== Segment start ==
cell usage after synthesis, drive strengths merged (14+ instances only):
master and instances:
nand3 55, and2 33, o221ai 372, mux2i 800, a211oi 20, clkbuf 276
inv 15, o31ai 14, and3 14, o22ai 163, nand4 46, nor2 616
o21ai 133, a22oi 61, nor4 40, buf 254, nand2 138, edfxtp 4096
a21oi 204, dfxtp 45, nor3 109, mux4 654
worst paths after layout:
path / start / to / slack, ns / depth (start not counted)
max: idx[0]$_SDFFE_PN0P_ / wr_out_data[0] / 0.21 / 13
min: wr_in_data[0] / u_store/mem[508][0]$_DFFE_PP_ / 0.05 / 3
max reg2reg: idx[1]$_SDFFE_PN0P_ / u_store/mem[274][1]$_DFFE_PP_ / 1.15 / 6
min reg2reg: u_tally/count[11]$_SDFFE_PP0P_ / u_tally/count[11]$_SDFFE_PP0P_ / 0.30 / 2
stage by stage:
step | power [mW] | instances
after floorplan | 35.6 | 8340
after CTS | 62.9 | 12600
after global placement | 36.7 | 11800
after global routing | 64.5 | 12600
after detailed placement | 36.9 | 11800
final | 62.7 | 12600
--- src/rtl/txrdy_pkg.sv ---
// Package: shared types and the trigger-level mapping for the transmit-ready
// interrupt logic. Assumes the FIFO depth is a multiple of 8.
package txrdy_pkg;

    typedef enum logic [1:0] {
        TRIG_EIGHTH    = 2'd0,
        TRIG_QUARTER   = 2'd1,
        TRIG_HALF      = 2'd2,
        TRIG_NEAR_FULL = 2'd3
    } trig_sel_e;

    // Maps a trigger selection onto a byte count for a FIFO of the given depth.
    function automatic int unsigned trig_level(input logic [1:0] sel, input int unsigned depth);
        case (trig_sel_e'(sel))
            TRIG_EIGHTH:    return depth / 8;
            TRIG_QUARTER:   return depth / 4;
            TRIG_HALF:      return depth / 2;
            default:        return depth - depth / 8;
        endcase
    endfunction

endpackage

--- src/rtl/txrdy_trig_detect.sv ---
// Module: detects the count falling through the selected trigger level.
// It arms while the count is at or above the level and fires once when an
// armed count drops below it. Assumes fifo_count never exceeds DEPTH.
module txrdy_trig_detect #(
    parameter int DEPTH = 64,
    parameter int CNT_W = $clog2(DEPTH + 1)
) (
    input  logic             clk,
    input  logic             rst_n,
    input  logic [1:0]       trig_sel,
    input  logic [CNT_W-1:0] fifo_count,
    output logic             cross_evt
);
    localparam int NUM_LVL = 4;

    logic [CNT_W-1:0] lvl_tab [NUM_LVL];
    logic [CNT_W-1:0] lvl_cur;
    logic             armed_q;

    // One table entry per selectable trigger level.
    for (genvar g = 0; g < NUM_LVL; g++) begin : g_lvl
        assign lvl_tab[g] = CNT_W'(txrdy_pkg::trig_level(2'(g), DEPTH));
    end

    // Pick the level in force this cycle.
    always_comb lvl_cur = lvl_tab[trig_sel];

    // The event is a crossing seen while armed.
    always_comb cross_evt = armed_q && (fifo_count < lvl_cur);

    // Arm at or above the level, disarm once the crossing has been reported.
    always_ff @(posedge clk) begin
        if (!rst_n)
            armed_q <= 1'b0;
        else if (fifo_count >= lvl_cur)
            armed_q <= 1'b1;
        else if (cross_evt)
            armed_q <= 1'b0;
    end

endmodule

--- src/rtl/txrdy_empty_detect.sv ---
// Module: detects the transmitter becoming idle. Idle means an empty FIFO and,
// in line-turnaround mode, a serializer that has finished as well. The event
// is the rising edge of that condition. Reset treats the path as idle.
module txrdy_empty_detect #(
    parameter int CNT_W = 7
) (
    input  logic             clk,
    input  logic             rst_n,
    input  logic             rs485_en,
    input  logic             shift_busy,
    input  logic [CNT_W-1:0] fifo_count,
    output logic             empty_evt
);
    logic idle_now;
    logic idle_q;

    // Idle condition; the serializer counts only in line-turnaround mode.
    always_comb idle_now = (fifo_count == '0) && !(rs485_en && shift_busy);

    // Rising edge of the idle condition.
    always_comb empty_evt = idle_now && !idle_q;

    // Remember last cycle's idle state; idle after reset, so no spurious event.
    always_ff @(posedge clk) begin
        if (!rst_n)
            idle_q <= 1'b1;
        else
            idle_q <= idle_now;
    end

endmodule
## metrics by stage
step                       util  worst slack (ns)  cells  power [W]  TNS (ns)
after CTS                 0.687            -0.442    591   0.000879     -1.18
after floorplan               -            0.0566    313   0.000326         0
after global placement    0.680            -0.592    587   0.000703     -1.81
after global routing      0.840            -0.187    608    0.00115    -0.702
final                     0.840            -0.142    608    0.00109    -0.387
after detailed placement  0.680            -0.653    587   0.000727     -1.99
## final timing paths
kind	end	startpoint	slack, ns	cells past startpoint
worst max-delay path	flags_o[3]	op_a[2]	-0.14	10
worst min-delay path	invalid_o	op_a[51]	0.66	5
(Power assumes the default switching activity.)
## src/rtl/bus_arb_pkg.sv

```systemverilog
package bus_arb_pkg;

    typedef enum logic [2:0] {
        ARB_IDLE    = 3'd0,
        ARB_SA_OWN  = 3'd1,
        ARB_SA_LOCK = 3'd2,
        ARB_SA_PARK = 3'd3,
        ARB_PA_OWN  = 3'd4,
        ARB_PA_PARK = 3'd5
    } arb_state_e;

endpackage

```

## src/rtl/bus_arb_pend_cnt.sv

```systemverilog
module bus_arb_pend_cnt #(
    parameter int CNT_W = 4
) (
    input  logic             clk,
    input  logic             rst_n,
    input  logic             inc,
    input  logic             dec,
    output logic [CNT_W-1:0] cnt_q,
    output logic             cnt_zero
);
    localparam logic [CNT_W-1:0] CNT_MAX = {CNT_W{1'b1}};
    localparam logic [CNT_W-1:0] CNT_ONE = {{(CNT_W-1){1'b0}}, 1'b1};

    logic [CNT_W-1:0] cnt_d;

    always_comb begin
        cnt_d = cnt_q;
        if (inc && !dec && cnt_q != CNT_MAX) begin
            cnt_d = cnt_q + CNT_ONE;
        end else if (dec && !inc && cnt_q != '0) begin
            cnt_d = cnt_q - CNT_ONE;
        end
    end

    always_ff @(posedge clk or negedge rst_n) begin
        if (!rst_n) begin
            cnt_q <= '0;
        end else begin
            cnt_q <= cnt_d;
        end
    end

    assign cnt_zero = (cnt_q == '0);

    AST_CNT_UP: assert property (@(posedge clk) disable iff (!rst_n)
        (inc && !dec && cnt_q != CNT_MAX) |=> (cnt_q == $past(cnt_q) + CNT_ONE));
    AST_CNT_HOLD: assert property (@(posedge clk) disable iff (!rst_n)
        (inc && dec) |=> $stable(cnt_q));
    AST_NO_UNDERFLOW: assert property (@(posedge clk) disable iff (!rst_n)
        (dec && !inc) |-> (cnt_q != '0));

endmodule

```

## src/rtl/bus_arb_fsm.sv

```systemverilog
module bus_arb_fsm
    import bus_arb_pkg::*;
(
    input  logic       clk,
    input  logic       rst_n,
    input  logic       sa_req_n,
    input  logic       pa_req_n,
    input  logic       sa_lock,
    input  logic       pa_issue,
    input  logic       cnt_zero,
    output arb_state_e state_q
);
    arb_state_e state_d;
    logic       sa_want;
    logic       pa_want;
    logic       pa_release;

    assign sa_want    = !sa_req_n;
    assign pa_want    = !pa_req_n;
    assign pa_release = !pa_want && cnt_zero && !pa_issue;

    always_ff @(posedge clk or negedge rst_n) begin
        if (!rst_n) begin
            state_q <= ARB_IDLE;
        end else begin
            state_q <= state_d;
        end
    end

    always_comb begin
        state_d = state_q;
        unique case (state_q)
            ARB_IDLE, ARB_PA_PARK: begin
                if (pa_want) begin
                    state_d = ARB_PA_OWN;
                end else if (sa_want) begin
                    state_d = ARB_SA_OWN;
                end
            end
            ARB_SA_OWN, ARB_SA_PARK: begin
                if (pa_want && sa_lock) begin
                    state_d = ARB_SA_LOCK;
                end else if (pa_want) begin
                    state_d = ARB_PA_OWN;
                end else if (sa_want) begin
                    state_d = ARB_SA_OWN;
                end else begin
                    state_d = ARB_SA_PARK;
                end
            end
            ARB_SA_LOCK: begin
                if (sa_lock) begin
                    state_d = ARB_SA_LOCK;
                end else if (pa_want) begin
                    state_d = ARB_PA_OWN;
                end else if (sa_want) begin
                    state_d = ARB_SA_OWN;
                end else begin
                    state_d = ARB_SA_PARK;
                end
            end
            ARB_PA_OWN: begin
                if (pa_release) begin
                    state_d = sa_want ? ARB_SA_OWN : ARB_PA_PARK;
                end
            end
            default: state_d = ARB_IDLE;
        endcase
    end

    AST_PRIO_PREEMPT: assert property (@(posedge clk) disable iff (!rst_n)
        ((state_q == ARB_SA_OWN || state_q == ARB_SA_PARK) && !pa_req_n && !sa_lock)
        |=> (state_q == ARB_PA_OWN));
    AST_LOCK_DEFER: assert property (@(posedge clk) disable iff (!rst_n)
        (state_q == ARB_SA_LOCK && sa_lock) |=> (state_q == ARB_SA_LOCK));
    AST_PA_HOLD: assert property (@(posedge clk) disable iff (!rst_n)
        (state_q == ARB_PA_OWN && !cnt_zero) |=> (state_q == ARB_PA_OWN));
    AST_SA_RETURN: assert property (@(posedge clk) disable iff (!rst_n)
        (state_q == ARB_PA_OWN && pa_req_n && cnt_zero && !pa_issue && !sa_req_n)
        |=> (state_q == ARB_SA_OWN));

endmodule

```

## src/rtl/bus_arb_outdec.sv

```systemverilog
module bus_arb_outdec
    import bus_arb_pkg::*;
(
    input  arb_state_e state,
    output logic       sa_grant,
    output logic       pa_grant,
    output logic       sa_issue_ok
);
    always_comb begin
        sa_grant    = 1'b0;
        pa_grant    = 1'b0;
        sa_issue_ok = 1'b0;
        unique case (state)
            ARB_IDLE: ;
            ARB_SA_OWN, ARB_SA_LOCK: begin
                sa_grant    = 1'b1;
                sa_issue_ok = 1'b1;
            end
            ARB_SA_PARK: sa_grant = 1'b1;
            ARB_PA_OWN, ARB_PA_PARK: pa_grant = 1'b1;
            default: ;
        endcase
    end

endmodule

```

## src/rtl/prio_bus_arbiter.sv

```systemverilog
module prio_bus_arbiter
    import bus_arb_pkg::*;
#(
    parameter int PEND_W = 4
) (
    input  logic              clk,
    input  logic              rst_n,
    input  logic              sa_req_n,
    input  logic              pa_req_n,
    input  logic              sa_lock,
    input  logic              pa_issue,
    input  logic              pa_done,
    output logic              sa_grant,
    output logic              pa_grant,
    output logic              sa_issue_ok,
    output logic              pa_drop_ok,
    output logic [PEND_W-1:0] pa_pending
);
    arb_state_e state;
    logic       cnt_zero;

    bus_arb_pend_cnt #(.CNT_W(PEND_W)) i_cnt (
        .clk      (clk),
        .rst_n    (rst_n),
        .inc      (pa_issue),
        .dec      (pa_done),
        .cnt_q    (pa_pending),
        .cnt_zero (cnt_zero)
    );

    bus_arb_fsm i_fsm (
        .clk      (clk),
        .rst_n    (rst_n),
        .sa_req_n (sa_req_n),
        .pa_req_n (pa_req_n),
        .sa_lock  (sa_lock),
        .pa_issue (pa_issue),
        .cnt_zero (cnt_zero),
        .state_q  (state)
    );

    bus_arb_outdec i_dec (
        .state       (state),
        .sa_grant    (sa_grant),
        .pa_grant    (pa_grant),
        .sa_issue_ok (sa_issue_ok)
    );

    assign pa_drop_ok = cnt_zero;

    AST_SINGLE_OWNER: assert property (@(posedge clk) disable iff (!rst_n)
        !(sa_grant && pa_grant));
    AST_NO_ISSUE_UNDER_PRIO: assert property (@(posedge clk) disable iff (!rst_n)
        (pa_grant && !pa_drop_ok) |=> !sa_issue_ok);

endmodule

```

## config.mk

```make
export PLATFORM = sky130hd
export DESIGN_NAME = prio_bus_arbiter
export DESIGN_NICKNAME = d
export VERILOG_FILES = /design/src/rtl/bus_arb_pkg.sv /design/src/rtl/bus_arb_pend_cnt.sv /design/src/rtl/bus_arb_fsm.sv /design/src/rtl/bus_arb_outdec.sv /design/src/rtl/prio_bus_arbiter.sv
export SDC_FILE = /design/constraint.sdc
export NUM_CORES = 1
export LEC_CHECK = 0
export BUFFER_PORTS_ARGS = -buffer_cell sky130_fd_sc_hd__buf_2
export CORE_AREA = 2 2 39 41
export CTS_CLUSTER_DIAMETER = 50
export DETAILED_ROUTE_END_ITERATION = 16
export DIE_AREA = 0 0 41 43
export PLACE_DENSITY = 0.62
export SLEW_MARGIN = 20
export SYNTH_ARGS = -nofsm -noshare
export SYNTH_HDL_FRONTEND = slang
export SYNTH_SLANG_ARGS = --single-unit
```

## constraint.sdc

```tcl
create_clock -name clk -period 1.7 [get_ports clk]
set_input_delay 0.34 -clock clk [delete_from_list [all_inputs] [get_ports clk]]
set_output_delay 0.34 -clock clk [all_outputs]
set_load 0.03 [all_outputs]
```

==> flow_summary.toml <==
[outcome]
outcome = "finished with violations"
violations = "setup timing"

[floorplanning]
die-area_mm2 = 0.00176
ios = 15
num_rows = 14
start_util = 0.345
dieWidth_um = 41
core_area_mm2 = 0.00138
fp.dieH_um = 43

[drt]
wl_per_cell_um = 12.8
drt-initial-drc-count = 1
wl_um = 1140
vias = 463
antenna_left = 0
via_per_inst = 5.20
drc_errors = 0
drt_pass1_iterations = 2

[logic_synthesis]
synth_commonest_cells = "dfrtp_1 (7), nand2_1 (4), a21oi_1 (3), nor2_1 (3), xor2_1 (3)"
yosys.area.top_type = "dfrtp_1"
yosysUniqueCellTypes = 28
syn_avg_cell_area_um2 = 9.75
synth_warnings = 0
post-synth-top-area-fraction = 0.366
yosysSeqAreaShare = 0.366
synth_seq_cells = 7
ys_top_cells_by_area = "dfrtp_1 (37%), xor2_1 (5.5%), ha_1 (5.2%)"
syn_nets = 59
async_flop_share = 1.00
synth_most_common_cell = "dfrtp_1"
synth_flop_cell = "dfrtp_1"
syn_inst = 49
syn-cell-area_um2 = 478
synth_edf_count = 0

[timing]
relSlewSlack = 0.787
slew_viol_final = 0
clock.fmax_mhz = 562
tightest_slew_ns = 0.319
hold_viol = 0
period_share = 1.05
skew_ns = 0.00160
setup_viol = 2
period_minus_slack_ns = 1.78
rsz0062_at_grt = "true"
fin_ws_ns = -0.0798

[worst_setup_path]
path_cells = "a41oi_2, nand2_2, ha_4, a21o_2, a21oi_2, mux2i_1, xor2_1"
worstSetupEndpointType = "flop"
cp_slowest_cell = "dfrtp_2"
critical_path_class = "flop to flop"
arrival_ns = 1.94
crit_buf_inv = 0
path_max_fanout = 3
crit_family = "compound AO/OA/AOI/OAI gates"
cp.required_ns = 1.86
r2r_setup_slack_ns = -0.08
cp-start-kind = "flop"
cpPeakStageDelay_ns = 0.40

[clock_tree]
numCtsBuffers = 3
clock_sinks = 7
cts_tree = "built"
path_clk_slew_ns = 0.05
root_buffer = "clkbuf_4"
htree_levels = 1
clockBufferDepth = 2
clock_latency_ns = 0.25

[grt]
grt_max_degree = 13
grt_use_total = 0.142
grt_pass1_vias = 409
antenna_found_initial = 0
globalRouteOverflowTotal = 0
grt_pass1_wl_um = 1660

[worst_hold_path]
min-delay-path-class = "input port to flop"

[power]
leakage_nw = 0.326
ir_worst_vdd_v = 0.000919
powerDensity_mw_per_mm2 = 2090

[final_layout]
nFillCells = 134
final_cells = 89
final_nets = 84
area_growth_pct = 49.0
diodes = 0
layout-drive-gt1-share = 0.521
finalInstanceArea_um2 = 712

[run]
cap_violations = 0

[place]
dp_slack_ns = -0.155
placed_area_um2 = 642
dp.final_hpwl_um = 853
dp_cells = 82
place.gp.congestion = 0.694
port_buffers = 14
== Segment end ==
## Exercise
Give back exactly the lines of the listing above that run from the line with "after global routing | 64.5 | 12600" to the line with "after detailed placement | 36.9 | 11800", inclusive.

## Written solution
after global routing | 64.5 | 12600
after detailed placement | 36.9 | 11800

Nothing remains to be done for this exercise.